The region counts three metropolitan statistical areas (MSAs): the Savannah metropolitan area, the Hinesville metropolitan area, and the Brunswick metropolitan area. Both the Savannah and Hinesville MSAs form the Savannah–Hinesville–Statesboro-Jesup combined statistical area. With Camden County, the Jacksonville–St. Marys–Palatka, FL–GA CSA is included.

== Demographics ==
According to the 2020 United States census, the counties forming Coastal Georgia's population numbered 731,630 residents.

Racially and ethnically, Coastal Georgia has been inhabited by European American and African American settlers since colonization, in common with most of the present-day state. Among its racial and ethnic makeup, the Gullah-Geechee people have maintained a historic presence along the coastal plains of the region.

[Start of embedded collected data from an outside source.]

module binaryToBcd(input i0,i1,i2,i3,i4,output return0,return1,return2,return3,return4,return5,return6,return7);
	assign return0 = 0;
	assign return1 = 0;
	mux16x1 A(i1,i2,i3,i4,0,0,0,0,0,0,0,0,0,0,1,1,1,1,1,1,return2);
	mux16x1 B(i1,i2,i3,i4,0,0,0,0,0,1,1,1,1,1,0,0,0,0,0,1,return3);
	mux16x1 C(i1,i2,i3,i4,0,0,0,0,1,0,0,0,0,1,0,0,0,0,1,0,return4);
	mux16x1 D(i1,i2,i3,i4,0,0,1,1,0,0,0,1,1,0,0,0,1,1,0,0,return5);
	mux16x1 E(i1,i2,i3,i4,0,1,0,1,0,0,1,0,1,0,0,1,0,1,0,0,return6);
	assign return7 = i0;
endmodule
module mux2x1(s0,i0,i1,return);
	input s0,i0,i1;
	output return;
	assign return = (i0&(~s0)) | (i1&s0);
endmodule
module mux4x1(s0,s1,i0,i1,i2,i3,return);
	input s0,s1,i0,i1,i2,i3;
	output return;
	wire r1,r2;
	mux2x1 C(s0,i0,i1,r1);
	mux2x1 B(s0,i2,i3,r2);
	mux2x1 A(s1,r1,r2,return);
endmodule 
module mux8x1(s0,s1,s2,i0,i1,i2,i3,i4,i5,i6,i7,return);
	input s0,s1,s2,i0,i1,i2,i3,i4,i5,i6,i7;
	output return;
	wire r1,r2;
	mux4x1 A(s0,s1,i0,i1,i2,i3,r1);
	mux4x1 B(s0,s1,i4,i5,i6,i7,r2);
	mux2x1 C(s2,r1,r2,return);
endmodule
module mux16x1(s0,s1,s2,s3,i0,i1,i2,i3,i4,i5,i6,i7,i8,i9,i10,i11,i12,i13,i14,i15,return);
	input s0,s1,s2,s3,i0,i1,i2,i3,i4,i5,i6,i7,i8,i9,i10,i11,i12,i13,i14,i15;
	output return;
	wire r1,r2;
	mux8x1 A(s0,s1,s2,i0,i1,i2,i3,i4,i5,i6,i7,r1);
	mux8x1 B(s0,s1,s2,i8,i9,i10,i11,i12,i13,i14,i15,r2);
	mux2x1 C(s3,r1,r2,return);
endmodule 
module Project2 (input [3:0]KEY,input[17:0] SW,output[3:0] LEDR,output [3:0]LEDG,output[6:0] HEX0,HEX1,HEX4,HEX5,HEX6,HEX7);
	reg[4:0] r0, r1, r2, r3;
	initial begin
		r0 = 5'b00001;
		r1 = 5'b00011;
		r2 = 5'b00101;
		r3 = 5'b01010;		
	end
	assign LEDR[0] = ~SW[17] & ~SW[16];
	assign LEDR[1] = ~SW[17] &  SW[16];
	assign LEDR[2] =  SW[17] & ~SW[16];
   assign LEDR[3] =  SW[17] &  SW[16];
	wire [4:0] u0,u1,u2,u3;
	assign u0=r0;
	assign u1=r1;
	assign u2=r2;
	assign u3=r3;
   mux4x1 m4_0 (SW[16],SW[17],u0[0],u1[0],u2[0],u3[0],urun_fiyati0);
	mux4x1 m4_1 (SW[16],SW[17],u0[1],u1[1],u2[1],u3[1],urun_fiyati1);
	mux4x1 m4_2 (SW[16],SW[17],u0[2],u1[2],u2[2],u3[2],urun_fiyati2);
	mux4x1 m4_3 (SW[16],SW[17],u0[3],u1[3],u2[3],u3[3],urun_fiyati3);
	mux4x1 m4_4 (SW[16],SW[17],u0[4],u1[4],u2[4],u3[4],urun_fiyati4);
	compare5bit cp5_0(SW[0],SW[1],SW[2],SW[3],SW[4], urun_fiyati0,urun_fiyati1,urun_fiyati2,urun_fiyati3,urun_fiyati4,Equal,Small,Big);
	assign En = ~Small;	 
	fulladder f0 (SW[0],urun_fiyati0^1,1 ,para_ustu0,c0);
	fulladder f1 (SW[1],urun_fiyati1^1,c0,para_ustu1,c1);
	fulladder f2 (SW[2],urun_fiyati2^1,c1,para_ustu2,c2);
	fulladder f3 (SW[3],urun_fiyati3^1,c2,para_ustu3,c3);
	fulladder f4 (SW[4],urun_fiyati4^1,c3,para_ustu4,c4);
	wire para=SW[0]|SW[1]|SW[2]|SW[3]|SW[4];  
	binaryToBcd P_Giris(SW[0],SW[1],SW[2],SW[3],SW[4],return00,return01,return02,return03,return04,return05,return06,return07);
	bcdToDisplay P_Giris_Birler(return07,return06,return05,return04,pg_b0,pg_b1,pg_b2,pg_b3,pg_b4,pg_b5,pg_b6);	 
   bcdToDisplay P_Giris_Onlar(return03,return02,return01,return00,pg_o0,pg_o1,pg_o2,pg_o3,pg_o4,pg_o5,pg_o6);	 
	assign HEX4[0] = ~pg_b0 | ~para;  
	assign HEX4[1] = ~pg_b1 | ~para;
	assign HEX4[2] = ~pg_b2 | ~para;
	assign HEX4[3] = ~pg_b3 | ~para;
	assign HEX4[4] = ~pg_b4 | ~para;
	assign HEX4[5] = ~pg_b5 | ~para;
	assign HEX4[6] = ~pg_b6 | ~para;
	assign HEX5[0] = ~pg_o0| ~para;
	assign HEX5[1] = ~pg_o1| ~para;
	assign HEX5[2] = ~pg_o2| ~para;
	assign HEX5[3] = ~pg_o3| ~para;
	assign HEX5[4] = ~pg_o4| ~para;
	assign HEX5[5] = ~pg_o5| ~para;
	assign HEX5[6] = ~pg_o6| ~para;
	binaryToBcd  U_Fiyat(urun_fiyati0,urun_fiyati1,urun_fiyati2,urun_fiyati3,urun_fiyati4,return10,return11,return12,return13,return14,return15,return16,return17);
	bcdToDisplay U_Fiyat_Birler(return17,return16,return15,return14,uf_b0,uf_b1,uf_b2,uf_b3,uf_b4,uf_b5,uf_b6);
   bcdToDisplay U_Fiyat_Onlar(return13,return12,return11,return10,uf_o0,uf_o1,uf_o2,uf_o3,uf_o4,uf_o5,uf_o6);
	assign HEX6[0] = ~uf_b0;
	assign HEX6[1] = ~uf_b1;
	assign HEX6[2] = ~uf_b2;
	assign HEX6[3] = ~uf_b3;
	assign HEX6[4] = ~uf_b4;
	assign HEX6[5] = ~uf_b5;
	assign HEX6[6] = ~uf_b6;
	assign HEX7[0] = ~uf_o0;
	assign HEX7[1] = ~uf_o1;
	assign HEX7[2] = ~uf_o2;
	assign HEX7[3] = ~uf_o3;
	assign HEX7[4] = ~uf_o4;
	assign HEX7[5] = ~uf_o5;
	assign HEX7[6] = ~uf_o6;
	binaryToBcd  P_Ustu(para_ustu0,para_ustu1,para_ustu2,para_ustu3,para_ustu4,return20,return21,return22,return23,return24,return25,return26,return27);
	bcdToDisplay P_Ustu_Birler(return27,return26,return25,return24,pu_b0,pu_b1,pu_b2,pu_b3,pu_b4,pu_b5,pu_b6);
   bcdToDisplay P_Ustu_Onlar(return23,return22,return21,return20,pu_o0,pu_o1,pu_o2,pu_o3,pu_o4,pu_o5,pu_o6);
	reg p1,p2, p3,p4,p5,p6,p7,p8,p9,p10,p11,p12,p13,p14;
	assign HEX0[0]=~p1 | reset;
	assign HEX0[1]=~p2 | reset;
	assign HEX0[2]=~p3 | reset;
	assign HEX0[3]=~p4 | reset;
	assign HEX0[4]=~p5 | reset;
	assign HEX0[5]=~p6 | reset;
	assign HEX0[6]=~p7 | reset;
	assign HEX1[0]=~p8  | reset;
	assign HEX1[1]=~p9  | reset;
	assign HEX1[2]=~p10 | reset;
	assign HEX1[3]=~p11 | reset;
	assign HEX1[4]=~p12 | reset;
	assign HEX1[5]=~p13 | reset;
	assign HEX1[6]=~p14 | reset;
	wire reset;
	reg reset1,reset2;
	assign reset = ~(reset1 ^ reset2);
	reg a,b,c,d;
	assign LEDG[0] = a & ~reset;
	assign LEDG[1] = b & ~reset;
	assign LEDG[2] = c & ~reset;
   assign LEDG[3] = d & ~reset;
	always @(posedge ~KEY[0])
		begin
		  reset1 <= ~reset2;
		  a <=  ~SW[17] & ~SW[16]	& En;
		  b <=  ~SW[17] &  SW[16]	& En;
		  c <=   SW[17] & ~SW[16]	& En;
		  d <=   SW[17] &  SW[16]	& En;
		  p1 <= pu_b0 & En;
		  p2 <= pu_b1 & En;
		  p3 <= pu_b2 & En;
		  p4 <= pu_b3 & En;
		  p5 <= pu_b4 & En;
		  p6 <= pu_b5 & En;
		  p7 <= pu_b6 & En;
		  p8 <= pu_o0 & En;
		  p9 <= pu_o1 & En;
		  p10 <= pu_o2 & En;
		  p11 <= pu_o3 & En;
		  p12 <=  pu_o4 & En;
		  p13 <=  pu_o5 & En;
		  p14 <=  pu_o6 & En;
		end
	 always @(posedge ~KEY[1])
	 begin 
	  reset2 <= reset1;
	 end
endmodule
==> ./run.sh <==
#!/bin/bash
# OpenROAD 26Q1-2900-gdf79404cd8, Yosys 0.63+post, stock flow scripts
make -C /OpenROAD-flow-scripts/flow DESIGN_CONFIG=/design/flow/config.mk WORK_HOME=/design/flow/orfs finish
==> ./config.mk <==
export PLATFORM = sky130hd
export DESIGN_NAME = Project2
export DESIGN_NICKNAME = Project2
export VERILOG_FILES = /design/flow/design.v
export SDC_FILE = /design/flow/constraint.sdc
export NUM_CORES = 4
export LEC_CHECK = 1
export CORE_AREA = 10 10 95 95
export DIE_AREA = 0 0 105 105
==> ./constraint.sdc <==
current_design Project2

set clk_period 5.1
set clk_io_pct 0.2

create_clock -name clk0 -period $clk_period [get_ports {KEY}]

set non_clock_inputs [all_inputs -no_clocks]
set_input_delay [expr $clk_period * $clk_io_pct] -clock clk0 $non_clock_inputs
set_output_delay [expr $clk_period * $clk_io_pct] -clock clk0 [all_outputs]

Since the migration of settlers from other states beginning in the 21st century, the Gullah-Geechee community and culture have been declining in the region due to development by private companies and state officials throughout the Gullah Geechee Cultural Heritage Corridor.

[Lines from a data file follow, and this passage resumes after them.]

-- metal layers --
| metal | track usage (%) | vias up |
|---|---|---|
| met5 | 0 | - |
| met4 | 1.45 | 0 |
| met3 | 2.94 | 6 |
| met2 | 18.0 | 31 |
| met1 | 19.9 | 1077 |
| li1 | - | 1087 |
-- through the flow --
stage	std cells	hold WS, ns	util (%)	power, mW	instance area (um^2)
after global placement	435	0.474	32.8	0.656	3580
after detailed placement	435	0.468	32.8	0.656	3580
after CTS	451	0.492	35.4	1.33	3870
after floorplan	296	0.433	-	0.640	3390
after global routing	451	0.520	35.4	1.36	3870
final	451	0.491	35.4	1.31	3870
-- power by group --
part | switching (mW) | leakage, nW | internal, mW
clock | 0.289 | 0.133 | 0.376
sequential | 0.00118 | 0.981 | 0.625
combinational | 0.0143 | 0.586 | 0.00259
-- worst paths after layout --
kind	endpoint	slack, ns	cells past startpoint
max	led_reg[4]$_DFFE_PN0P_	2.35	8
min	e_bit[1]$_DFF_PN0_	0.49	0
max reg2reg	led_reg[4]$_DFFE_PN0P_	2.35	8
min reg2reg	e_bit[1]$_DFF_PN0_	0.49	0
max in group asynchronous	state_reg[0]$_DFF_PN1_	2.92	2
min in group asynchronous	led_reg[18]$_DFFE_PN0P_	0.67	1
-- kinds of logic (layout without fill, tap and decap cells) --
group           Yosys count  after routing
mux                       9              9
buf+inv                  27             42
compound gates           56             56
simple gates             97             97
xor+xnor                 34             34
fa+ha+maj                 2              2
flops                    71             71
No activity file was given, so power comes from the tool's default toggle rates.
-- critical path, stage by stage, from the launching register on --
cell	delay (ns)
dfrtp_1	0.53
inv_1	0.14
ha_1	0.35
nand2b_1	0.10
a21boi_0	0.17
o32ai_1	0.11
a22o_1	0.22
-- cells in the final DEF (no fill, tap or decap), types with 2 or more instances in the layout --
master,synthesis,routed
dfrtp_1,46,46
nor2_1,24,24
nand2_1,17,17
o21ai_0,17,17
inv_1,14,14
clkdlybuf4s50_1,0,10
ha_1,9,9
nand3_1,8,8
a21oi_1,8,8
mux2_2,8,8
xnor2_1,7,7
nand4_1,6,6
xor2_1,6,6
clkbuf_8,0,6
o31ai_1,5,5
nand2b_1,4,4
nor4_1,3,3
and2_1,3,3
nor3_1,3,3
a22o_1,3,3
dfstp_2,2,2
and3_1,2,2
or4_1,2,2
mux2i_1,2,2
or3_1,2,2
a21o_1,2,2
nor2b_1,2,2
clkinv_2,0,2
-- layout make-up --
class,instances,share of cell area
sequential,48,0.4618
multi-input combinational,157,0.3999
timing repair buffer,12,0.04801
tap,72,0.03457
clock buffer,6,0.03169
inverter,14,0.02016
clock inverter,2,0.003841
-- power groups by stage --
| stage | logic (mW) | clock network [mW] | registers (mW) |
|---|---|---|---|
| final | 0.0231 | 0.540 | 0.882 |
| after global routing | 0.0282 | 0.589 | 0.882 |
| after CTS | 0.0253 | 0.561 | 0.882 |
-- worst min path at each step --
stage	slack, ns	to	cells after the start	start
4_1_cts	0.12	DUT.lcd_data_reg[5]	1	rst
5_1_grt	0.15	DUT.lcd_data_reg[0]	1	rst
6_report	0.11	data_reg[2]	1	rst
$ cat run.sh
#!/bin/bash
# OpenROAD 26Q1-2900-gdf79404cd8, Yosys 0.63+post, stock flow scripts
make -C /OpenROAD-flow-scripts/flow DESIGN_CONFIG=/design/flow/config.mk WORK_HOME=/design/flow/orfs finish
$ cat config.mk
export PLATFORM = sky130hd
export DESIGN_NAME = UART_RX
export DESIGN_NICKNAME = UART_RX
export VERILOG_FILES = /design/flow/design.v
export SDC_FILE = /design/flow/constraint.sdc
export NUM_CORES = 4
export LEC_CHECK = 1
export CORE_UTILIZATION = 40
$ cat constraint.sdc
current_design UART_RX

set clk_period 4.5
set clk_io_pct 0.2

create_clock -name clk0 -period $clk_period [get_ports {clk}]

set non_clock_inputs [all_inputs -no_clocks]
set_input_delay [expr $clk_period * $clk_io_pct] -clock clk0 $non_clock_inputs
set_output_delay [expr $clk_period * $clk_io_pct] -clock clk0 [all_outputs]
$ cat design.v
module FSM (
    input clk,
    input rst_n,
    input RX_IN,
    input PAR_EN,
    input [3:0] bit_cnt,       
    input [5:0] edge_cnt,      
    input [5:0] prescale,
    input par_err,
    input stp_err,
    input strt_glitch,
    output reg enable,
    output reg par_chk_en,
    output reg strt_chk_en,
    output reg stp_chk_en,
    output reg dat_samp_en,
    output reg deser_en,
    output reg data_valid
);
reg [2:0] current_state;
reg [2:0] next_state;
localparam IDLE          = 3'b000;
localparam START_CHECK   = 3'b001;
localparam DATA_SAMPLING = 3'b011;
localparam PARITY_CHECK  = 3'b010;
localparam STOP_CHECK    = 3'b110;
always @(posedge clk or negedge rst_n) begin
    if (!rst_n) begin
        current_state <= IDLE;
    end 
    else begin
        current_state <= next_state;
    end
end
always @(*) begin
    case (current_state)
        IDLE: begin
            if (!RX_IN) begin
                next_state = START_CHECK;
            end 
            else begin
                next_state = IDLE;
            end
        end
        START_CHECK: begin
            if(strt_glitch) begin
                next_state = IDLE;
            end
            else begin
                if(edge_cnt == (prescale - 1)) begin    
                    next_state = DATA_SAMPLING;
                end
                else begin
                    next_state = START_CHECK;  
                end
            end
        end
        DATA_SAMPLING: begin
            if ((bit_cnt < 4'h9) && (edge_cnt < prescale)) begin
                next_state = DATA_SAMPLING;
            end 
            else begin
                if(PAR_EN) begin
                    next_state = PARITY_CHECK;
                end
                else begin
                    next_state = STOP_CHECK;
                end
            end
        end
        PARITY_CHECK: begin
            if(edge_cnt == (prescale - 1)) begin
                next_state = STOP_CHECK;
            end
            else begin
                next_state = PARITY_CHECK;
            end
        end
        STOP_CHECK: begin
            if(edge_cnt == (prescale - 1)) begin
                if(RX_IN) begin
                    next_state = IDLE;
                end
                else begin
                    next_state = START_CHECK;  
                end
            end
            else begin
                next_state = STOP_CHECK;
            end
        end
        default: begin
            next_state = IDLE;
        end
    endcase
end
always @(*) begin
    enable = 1'b0;
    par_chk_en = 1'b0;
    strt_chk_en = 1'b0;
    stp_chk_en = 1'b0;
    dat_samp_en = 1'b0;
    deser_en = 1'b0;
    data_valid = 1'b0;
    case (current_state)
        IDLE: begin
            enable = 1'b0;
            par_chk_en = 1'b0;
            strt_chk_en = 1'b0;
            stp_chk_en = 1'b0;
            dat_samp_en = 1'b0;
            deser_en = 1'b0;
            data_valid = 1'b0;
        end
        START_CHECK: begin
            enable = 1'b1;
            par_chk_en = 1'b0;
            if(edge_cnt == (prescale >> 1) + 1) begin
                strt_chk_en = 1'b1;  
            end else begin
                strt_chk_en = 1'b0;  
            end
            stp_chk_en = 1'b0;
            dat_samp_en = 1'b1;
            deser_en = 1'b0;
            data_valid = 1'b0;
        end
        DATA_SAMPLING: begin
            enable = 1'b1;
            par_chk_en = 1'b0;  
            strt_chk_en = 1'b0;
            stp_chk_en = 1'b0;
            dat_samp_en = 1'b1;
            if(edge_cnt == ((prescale >> 1) + 1)) begin
                deser_en = 1'b1;  
            end else begin
                deser_en = 1'b0;  
            end
            data_valid = 1'b0;
        end
        PARITY_CHECK: begin
            enable = 1'b1;
            if(edge_cnt == (prescale >> 1) + 2) begin
                par_chk_en = 1'b1;  
            end else begin
                par_chk_en = 1'b0;  
            end
            strt_chk_en = 1'b0;
            stp_chk_en = 1'b0;
            dat_samp_en = 1'b1;
            deser_en = 1'b0;
            data_valid = 1'b0;
        end
        STOP_CHECK: begin
            enable = 1'b1;
            par_chk_en = 1'b0;
            strt_chk_en = 1'b0;
            if(edge_cnt == (prescale >> 1) + 1) begin
                stp_chk_en = 1'b1;  
            end else begin
                stp_chk_en = 1'b0;  
            end
            dat_samp_en = 1'b1;
            deser_en = 1'b0;
            if(!stp_err && !strt_glitch && !par_err) begin
                data_valid = 1'b1;  
            end else begin
                data_valid = 1'b0;  
        end
        end
        default: begin
            enable = 1'b0;
            par_chk_en = 1'b0;
            strt_chk_en = 1'b0;
            stp_chk_en = 1'b0;
            dat_samp_en = 1'b0;
            deser_en = 1'b0;
            data_valid = 1'b0;
        end
    endcase
end
endmodule
`timescale 1ns / 1ps
module synch#(parameter K = 8)(
    input wire syn_clk,
    input wire [K-1:0] in,
    output wire [K-1:0] syn_out
    );
  (* ASYNC_REG = "TRUE" *) reg [K-1:0] syn_reg1,syn_reg2;
   always @(posedge syn_clk ) begin
           syn_reg1 <= in;
           syn_reg2 <= syn_reg1;
   end
   assign syn_out = syn_reg2;
endmodule
`timescale 1ns / 1ps
module write_logic#(parameter width = 32, parameter depth = 8, parameter adr_width = $clog2(depth))(
    input wire clk_w,
    input wire reset,
    input wire wr_en,
    input wire FIFO_full,
    output wire write,
    output wire [adr_width : 0] write_adr
    );
    reg [adr_width : 0] address;
    assign en = !FIFO_full && wr_en;
    assign write_adr = address;
    assign write = en;
    always @(posedge clk_w, negedge reset) begin
        if(!reset) 
            address <= 0;
        else if (en)
            address <= address + 1;
        else 
            address <= address;
    end
endmodule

In terms of religious beliefs and observance, Coastal Georgia is a part of the Bible Belt. In 2020, the Association of Religion Data Archives determined Baptists, non-denominational Protestants, Methodists, Catholics, Holiness, and Pentecostals were the largest Christian groups operating in the region.

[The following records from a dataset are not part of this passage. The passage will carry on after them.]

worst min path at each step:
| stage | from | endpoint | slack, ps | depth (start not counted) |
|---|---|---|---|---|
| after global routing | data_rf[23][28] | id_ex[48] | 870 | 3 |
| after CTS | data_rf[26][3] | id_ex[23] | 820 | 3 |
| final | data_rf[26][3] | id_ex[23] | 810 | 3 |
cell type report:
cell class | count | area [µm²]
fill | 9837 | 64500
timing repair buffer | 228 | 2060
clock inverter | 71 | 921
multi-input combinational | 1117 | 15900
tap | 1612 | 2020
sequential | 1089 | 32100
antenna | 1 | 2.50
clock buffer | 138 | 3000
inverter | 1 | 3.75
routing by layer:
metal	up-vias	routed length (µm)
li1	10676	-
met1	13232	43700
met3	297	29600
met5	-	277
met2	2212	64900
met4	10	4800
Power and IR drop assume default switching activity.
--- run.sh ---
#!/bin/bash
# OpenROAD 26Q1-2900-gdf79404cd8, Yosys 0.63+post, stock flow scripts
make -C /OpenROAD-flow-scripts/flow DESIGN_CONFIG=/design/flow/config.mk WORK_HOME=/design/flow/orfs finish
--- constraint.sdc ---
current_design fetch

set clk_period 2.7
set clk_io_pct 0.2

create_clock -name clk0 -period $clk_period [get_ports {clk}]

set non_clock_inputs [all_inputs -no_clocks]
set_input_delay [expr $clk_period * $clk_io_pct] -clock clk0 $non_clock_inputs
set_output_delay [expr $clk_period * $clk_io_pct] -clock clk0 [all_outputs]
--- config.mk ---
export PLATFORM = sky130hd
export DESIGN_NAME = fetch
export DESIGN_NICKNAME = fetch
export VERILOG_FILES = /design/flow/design.v
export SDC_FILE = /design/flow/constraint.sdc
export NUM_CORES = 4
export LEC_CHECK = 1
export CORE_AREA = 10 10 107 107
export DIE_AREA = 0 0 117 117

The single largest Christian denominations were the Southern Baptist Convention, United Methodist Church, Catholic Church, National Missionary Baptist Convention of America, Church of God (Cleveland, Tennessee), National Baptist Convention (USA), and African Methodist Episcopal Church. Other notable dominations with a presence have included the Episcopal Church and nontrinitarian Church of Jesus Christ of Latter-day Saints.

Non-Christian religions accounted for a minority of the region's religious landscape. The largest non-Christian religion was Judaism. Following, Hinduism and Islam were the other prominent non-Christian religious groups in Coastal Georgia. Buddhism and the Baha'i Faith also had small communities in the area. Among the Gullah-Geechee community, Lowcounty Voodoo or Hoodoo has been traditionally practiced among the population.

== Economy ==
Coastal Georgia's economy, according to the Georgia Department of Economic Development, is stimulated by manufacturing, agriculture, ports, the government and military, tourism, and film. The Port of Savannah and Port of Brunswick are Georgia's two seaports. As of 2007, the Port of Brunswick was the sixth-busiest automobile port in the United States.

Education has also remained a dominant part of the regional economy, and Georgia Southern University's flagship campus in Statesboro is by far the largest institution in terms of campus enrollment. Along with its Armstrong and Hinesville campuses, Georgia Southern's combined economic impact surpasses $1.1 billion annually. Other leading institutions in the region are Savannah State University, South University, Georgia Tech Savannah, Savannah Technical College, Ralston College, and Savannah College of Art and Design, all contributing to Coastal Georgia's development. In the southern part of the region, the College of Coastal Georgia serves Brunswick and its metropolitan economy.

== Transportation ==
Coastal Georgia is mainly served by two airports: Savannah/Hilton Head International Airport and Brunswick Golden Isles Airport. Brunswick's airport provides flights to Hartsfield–Jackson Atlanta International Airport, served by Delta Air.

In the southern part of the region, three federal highways pass through metropolitan Brunswick: U.S. Route 17, U.S. Route 341, and U.S. Route 25. In the Savannah area of Coastal Georgia, interstates 16, 95, and 516 run through the city; U.S. Route 80 and U.S. Route 17 also both run through Savannah. Additionally, Amtrak provides rail services throughout the region.